Goal of the exercise:
In the records below, find the line with "p_post_clamp_r5: assert property" and the line with "(chip_on && !wr_stb)"; return exactly those lines and every line between them.

%%

$ cat src/rtl/mcfg_regfile.sv
module mcfg_regfile
    import mcfg_pkg::*;
(
    input  logic              clk,
    input  logic              rst_n,
    input  logic              chip_on,
    input  logic              wr_stb,
    input  logic [7:0]        wr_byte,
    output logic [PRE_W-1:0]  pre_gain_code,
    output logic [POST_W-1:0] post_gain_step,
    output logic [1:0]        mic_mute,
    output logic [1:0]        mic_on,
    output logic [1:0]        mic_mode
);

    localparam logic [POST_W-1:0] STEP_CAP = POST_W'(POST_MAX);

    logic [GAIN_REG_W-1:0]  gain_q;
    logic [ROUTE_REG_W-1:0] route_q;
    logic [POST_W-1:0]      post_code;
    mic_mode_e              mode_dec;

    always_ff @(posedge clk or negedge rst_n) begin
        if (!rst_n) begin
            gain_q  <= '0;
            route_q <= '0;
        end else if (!chip_on) begin
            gain_q  <= '0;
            route_q <= '0;
        end else if (wr_stb) begin
            if (wr_byte[7]) route_q <= wr_byte[ROUTE_REG_W-1:0];
            else            gain_q  <= wr_byte[GAIN_REG_W-1:0];
        end
    end

    assign post_code = gain_q[GAIN_REG_W-1:PRE_W];

    always_comb begin
        pre_gain_code  = gain_q[PRE_W-1:0];
        post_gain_step = (post_code >= STEP_CAP) ? STEP_CAP : post_code;
        mic_mute       = route_q[1:0];
        mic_on         = route_q[3:2];
        mode_dec       = mic_mode_e'(route_q[5:4]);
        mic_mode       = mode_dec;
    end

    // decoded post step never exceeds the cap
    p_post_clamp_r5: assert property (@(posedge clk) disable iff (!rst_n)
        post_gain_step <= STEP_CAP);

    // shutdown clears both registers
    p_off_clear_r9: assert property (@(posedge clk) disable iff (!rst_n)
        !chip_on |=> (pre_gain_code == '0 && post_gain_step == '0 &&
                      mic_mute == '0 && mic_on == '0 && mic_mode == '0));

    // fields hold when no byte is written
    p_hold_no_wr_r7: assert property (@(posedge clk) disable iff (!rst_n)
        (chip_on && !wr_stb) |=> ($stable(pre_gain_code) && $stable(post_gain_step) &&
                                  $stable(mic_mute) && $stable(mic_on) && $stable(mic_mode)));

endmodule
`src/rtl/phase_gate_pkg.sv`:
```
package phase_gate_pkg;
  typedef enum logic {RULE_OPT = 1'b0, RULE_PESS = 1'b1} rule_e;

  // one tracked read satisfies the rule this cycle
  function automatic logic rule_met(rule_e rule, logic started, logic is_head,
                                    logic rv, logic ra);
    if (rule == RULE_PESS) return is_head & rv & ra;
    return started | (is_head & rv);
  endfunction
endpackage

```
`src/rtl/rd_table.sv`:
```
module rd_table #(
  parameter int NRD     = 4,
  parameter int AW      = 16,
  parameter int BLK_LSB = 2,
  localparam int IW     = (NRD > 1) ? $clog2(NRD) : 1,
  localparam int CW     = $clog2(NRD + 1)
) (
  input  logic           clk_i,
  input  logic           rst_ni,
  input  logic           alloc_i,
  input  logic [AW-1:0]  alloc_addr_i,
  input  logic           resp_valid_i,
  input  logic           resp_accept_i,
  input  logic [AW-1:0]  cmp_addr_i,
  output logic [NRD-1:0] started_o,
  output logic [NRD-1:0] head_o,
  output logic [NRD-1:0] ovl_o,
  output logic [NRD-1:0] free_o,
  output logic [CW-1:0]  cnt_o,
  output logic           full_o
);
  logic [NRD-1:0]         vld_q, strt_q;
  logic [NRD-1:0][AW-1:0] addr_q;
  logic [IW-1:0]          wp_q, rp_q;
  logic [CW-1:0]          cnt_q;
  logic                   pop, push;

  assign full_o = (cnt_q == CW'(NRD));
  assign push   = alloc_i & ~full_o;
  assign pop    = resp_valid_i & resp_accept_i & (cnt_q != '0);
  assign cnt_o  = cnt_q;

  function automatic logic [IW-1:0] nxt(logic [IW-1:0] p);
    return (p == IW'(NRD - 1)) ? '0 : p + 1'b1;
  endfunction

  for (genvar i = 0; i < NRD; i++) begin : g_ent
    assign head_o[i]    = vld_q[i] & (rp_q == IW'(i));
    assign started_o[i] = strt_q[i];
    assign free_o[i]    = head_o[i] & pop;
    assign ovl_o[i]     = vld_q[i] &
                          (addr_q[i][AW-1:BLK_LSB] == cmp_addr_i[AW-1:BLK_LSB]);

    always_ff @(posedge clk_i or negedge rst_ni) begin
      if (!rst_ni) begin
        vld_q[i]  <= 1'b0;
        strt_q[i] <= 1'b0;
        addr_q[i] <= '0;
      end else if (push && wp_q == IW'(i)) begin
        vld_q[i]  <= 1'b1;
        strt_q[i] <= 1'b0;
        addr_q[i] <= alloc_addr_i;
      end else if (free_o[i]) begin
        vld_q[i]  <= 1'b0;
        strt_q[i] <= 1'b0;
      end else if (head_o[i] && resp_valid_i) begin
        strt_q[i] <= 1'b1;
      end
    end
  end

  always_ff @(posedge clk_i or negedge rst_ni) begin
    if (!rst_ni) begin
      wp_q  <= '0;
      rp_q  <= '0;
      cnt_q <= '0;
    end else begin
      if (push) wp_q <= nxt(wp_q);
      if (pop)  rp_q <= nxt(rp_q);
      cnt_q <= cnt_q + CW'(push) - CW'(pop);
    end
  end
endmodule

```
`src/rtl/ovl_block.sv`:
```
module ovl_block
  import phase_gate_pkg::*;
#(
  parameter int NRD = 4
) (
  input  logic [NRD-1:0] cand_i,
  input  rule_e          rule_i,
  input  logic [NRD-1:0] started_i,
  input  logic [NRD-1:0] head_i,
  input  logic           resp_valid_i,
  input  logic           resp_accept_i,
  output logic           block_o
);
  logic [NRD-1:0] met;
  for (genvar i = 0; i < NRD; i++) begin : g_met
    assign met[i] = rule_met(rule_i, started_i[i], head_i[i], resp_valid_i, resp_accept_i);
  end
  assign block_o = |(cand_i & ~met);
endmodule

```
`src/rtl/wr_track.sv`:
```
module wr_track (
  input  logic clk_i,
  input  logic rst_ni,
  input  logic sep_i,
  input  logic wr_pres_i,
  input  logic wr_acc_i,
  input  logic dat_done_i,
  output logic pend_o,
  output logic early_o
);
  logic pend_q, early_q;

  always_ff @(posedge clk_i or negedge rst_ni) begin
    if (!rst_ni) begin
      pend_q  <= 1'b0;
      early_q <= 1'b0;
    end else begin
      if (wr_acc_i)                            early_q <= 1'b0;
      else if (sep_i && wr_pres_i && dat_done_i) early_q <= 1'b1;

      if (pend_q && dat_done_i)                              pend_q <= 1'b0;
      else if (sep_i && wr_acc_i && !early_q && !dat_done_i) pend_q <= 1'b1;
    end
  end

  assign pend_o  = pend_q;
  assign early_o = early_q;
endmodule

```
`src/rtl/phase_gate.sv`:
```
module phase_gate
  import phase_gate_pkg::*;
#(
  parameter int NRD     = 4,
  parameter int AW      = 16,
  parameter int BLK_LSB = 2,
  localparam int CW     = $clog2(NRD + 1)
) (
  input  logic          clk_i,
  input  logic          rst_ni,
  input  logic          cfg_sep_data_i,
  input  logic          cfg_dh_pess_i,
  input  logic          cfg_req_pess_i,
  input  logic          cmd_valid_i,
  input  logic          cmd_write_i,
  input  logic [AW-1:0] cmd_addr_i,
  output logic          req_go_o,
  input  logic          req_valid_i,
  input  logic          req_accept_i,
  output logic          data_go_o,
  input  logic          dat_valid_i,
  input  logic          dat_accept_i,
  input  logic          resp_valid_i,
  input  logic          resp_accept_i
);
  logic [NRD-1:0] started, head, ovl, free, mask_q;
  logic [CW-1:0]  rd_cnt;
  logic           full, rd_alloc, wr_pres, wr_acc, dat_done;
  logic           wr_pend_q, early_q;
  logic           blk_req, blk_dlive, blk_dpend;
  rule_e          req_rule, dh_rule;

  assign req_rule = rule_e'(cfg_req_pess_i);
  assign dh_rule  = rule_e'(cfg_dh_pess_i);
  assign rd_alloc = cmd_valid_i & ~cmd_write_i & req_valid_i & req_accept_i;
  assign wr_pres  = cmd_valid_i &  cmd_write_i & req_valid_i;
  assign wr_acc   = wr_pres & req_accept_i;
  assign dat_done = dat_valid_i & dat_accept_i;

  rd_table #(.NRD(NRD), .AW(AW), .BLK_LSB(BLK_LSB)) u_tbl (
    .clk_i, .rst_ni,
    .alloc_i      (rd_alloc),
    .alloc_addr_i (cmd_addr_i),
    .resp_valid_i, .resp_accept_i,
    .cmp_addr_i   (cmd_addr_i),
    .started_o    (started),
    .head_o       (head),
    .ovl_o        (ovl),
    .free_o       (free),
    .cnt_o        (rd_cnt),
    .full_o       (full)
  );

  ovl_block #(.NRD(NRD)) u_blk_req (
    .cand_i (ovl), .rule_i (req_rule), .started_i (started), .head_i (head),
    .resp_valid_i, .resp_accept_i, .block_o (blk_req)
  );
  ovl_block #(.NRD(NRD)) u_blk_dlive (
    .cand_i (ovl), .rule_i (dh_rule), .started_i (started), .head_i (head),
    .resp_valid_i, .resp_accept_i, .block_o (blk_dlive)
  );
  ovl_block #(.NRD(NRD)) u_blk_dpend (
    .cand_i (mask_q), .rule_i (dh_rule), .started_i (started), .head_i (head),
    .resp_valid_i, .resp_accept_i, .block_o (blk_dpend)
  );

  wr_track u_wr (
    .clk_i, .rst_ni,
    .sep_i      (cfg_sep_data_i),
    .wr_pres_i  (wr_pres),
    .wr_acc_i   (wr_acc),
    .dat_done_i (dat_done),
    .pend_o     (wr_pend_q),
    .early_o    (early_q)
  );

  // older overlapping reads snapshotted at write accept; cleared as they free
  always_ff @(posedge clk_i or negedge rst_ni) begin
    if (!rst_ni)                        mask_q <= '0;
    else if (wr_acc && cfg_sep_data_i)  mask_q <= ovl & ~free;
    else                                mask_q <= mask_q & ~free;
  end

  always_comb begin
    req_go_o = 1'b0;
    if (cmd_valid_i) begin
      if (!cmd_write_i)        req_go_o = ~full;
      else if (cfg_sep_data_i) req_go_o = ~wr_pend_q;
      else                     req_go_o = ~blk_req;
    end
  end

  always_comb begin
    data_go_o = 1'b0;
    if (cfg_sep_data_i) begin
      if (wr_pend_q)
        data_go_o = ~blk_dpend;
      else
        data_go_o = wr_pres & ~early_q & ~blk_dlive &
                    (cfg_dh_pess_i ? req_accept_i : 1'b1);
    end
  end
endmodule

```
<file path="config.mk">
export PLATFORM = sky130hd
export DESIGN_NAME = cmcu_seq_top
export DESIGN_NICKNAME = d
export VERILOG_FILES = /design/src/rtl/cmcu_pkg.sv /design/src/rtl/cmcu_ctrl_store.sv /design/src/rtl/cmcu_chain_select.sv /design/src/rtl/cmcu_addr_xform.sv /design/src/rtl/cmcu_seq_top.sv
export SDC_FILE = /design/constraint.sdc
export NUM_CORES = 1
export LEC_CHECK = 0
export BUFFER_PORTS_ARGS = -buffer_cell sky130_fd_sc_hd__buf_2
export CAP_MARGIN = 10
export CORE_AREA = 8 8 45 47
export CTS_CLUSTER_DIAMETER = 150
export DETAILED_ROUTE_END_ITERATION = 6
export DIE_AREA = 0 0 53 55
export SLEW_MARGIN = 20
export SYNTH_ARGS = -nofsm -noshare
export SYNTH_HDL_FRONTEND = slang
export SYNTH_SLANG_ARGS = --single-unit
</file>
<file path="constraint.sdc">
create_clock -name clk -period 4.42 [get_ports clk]
set_clock_uncertainty 0.15 [all_clocks]
set_input_delay 0.884 -clock clk [delete_from_list [all_inputs] [get_ports clk]]
set_output_delay 0.884 -clock clk [all_outputs]
set_load 0.02 [all_outputs]
</file>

%%

Exercise answer:
    p_post_clamp_r5: assert property (@(posedge clk) disable iff (!rst_n)
        post_gain_step <= STEP_CAP);

    // shutdown clears both registers
    p_off_clear_r9: assert property (@(posedge clk) disable iff (!rst_n)
        !chip_on |=> (pre_gain_code == '0 && post_gain_step == '0 &&
                      mic_mute == '0 && mic_on == '0 && mic_mode == '0));

    // fields hold when no byte is written
    p_hold_no_wr_r7: assert property (@(posedge clk) disable iff (!rst_n)
        (chip_on && !wr_stb) |=> ($stable(pre_gain_code) && $stable(post_gain_step) &&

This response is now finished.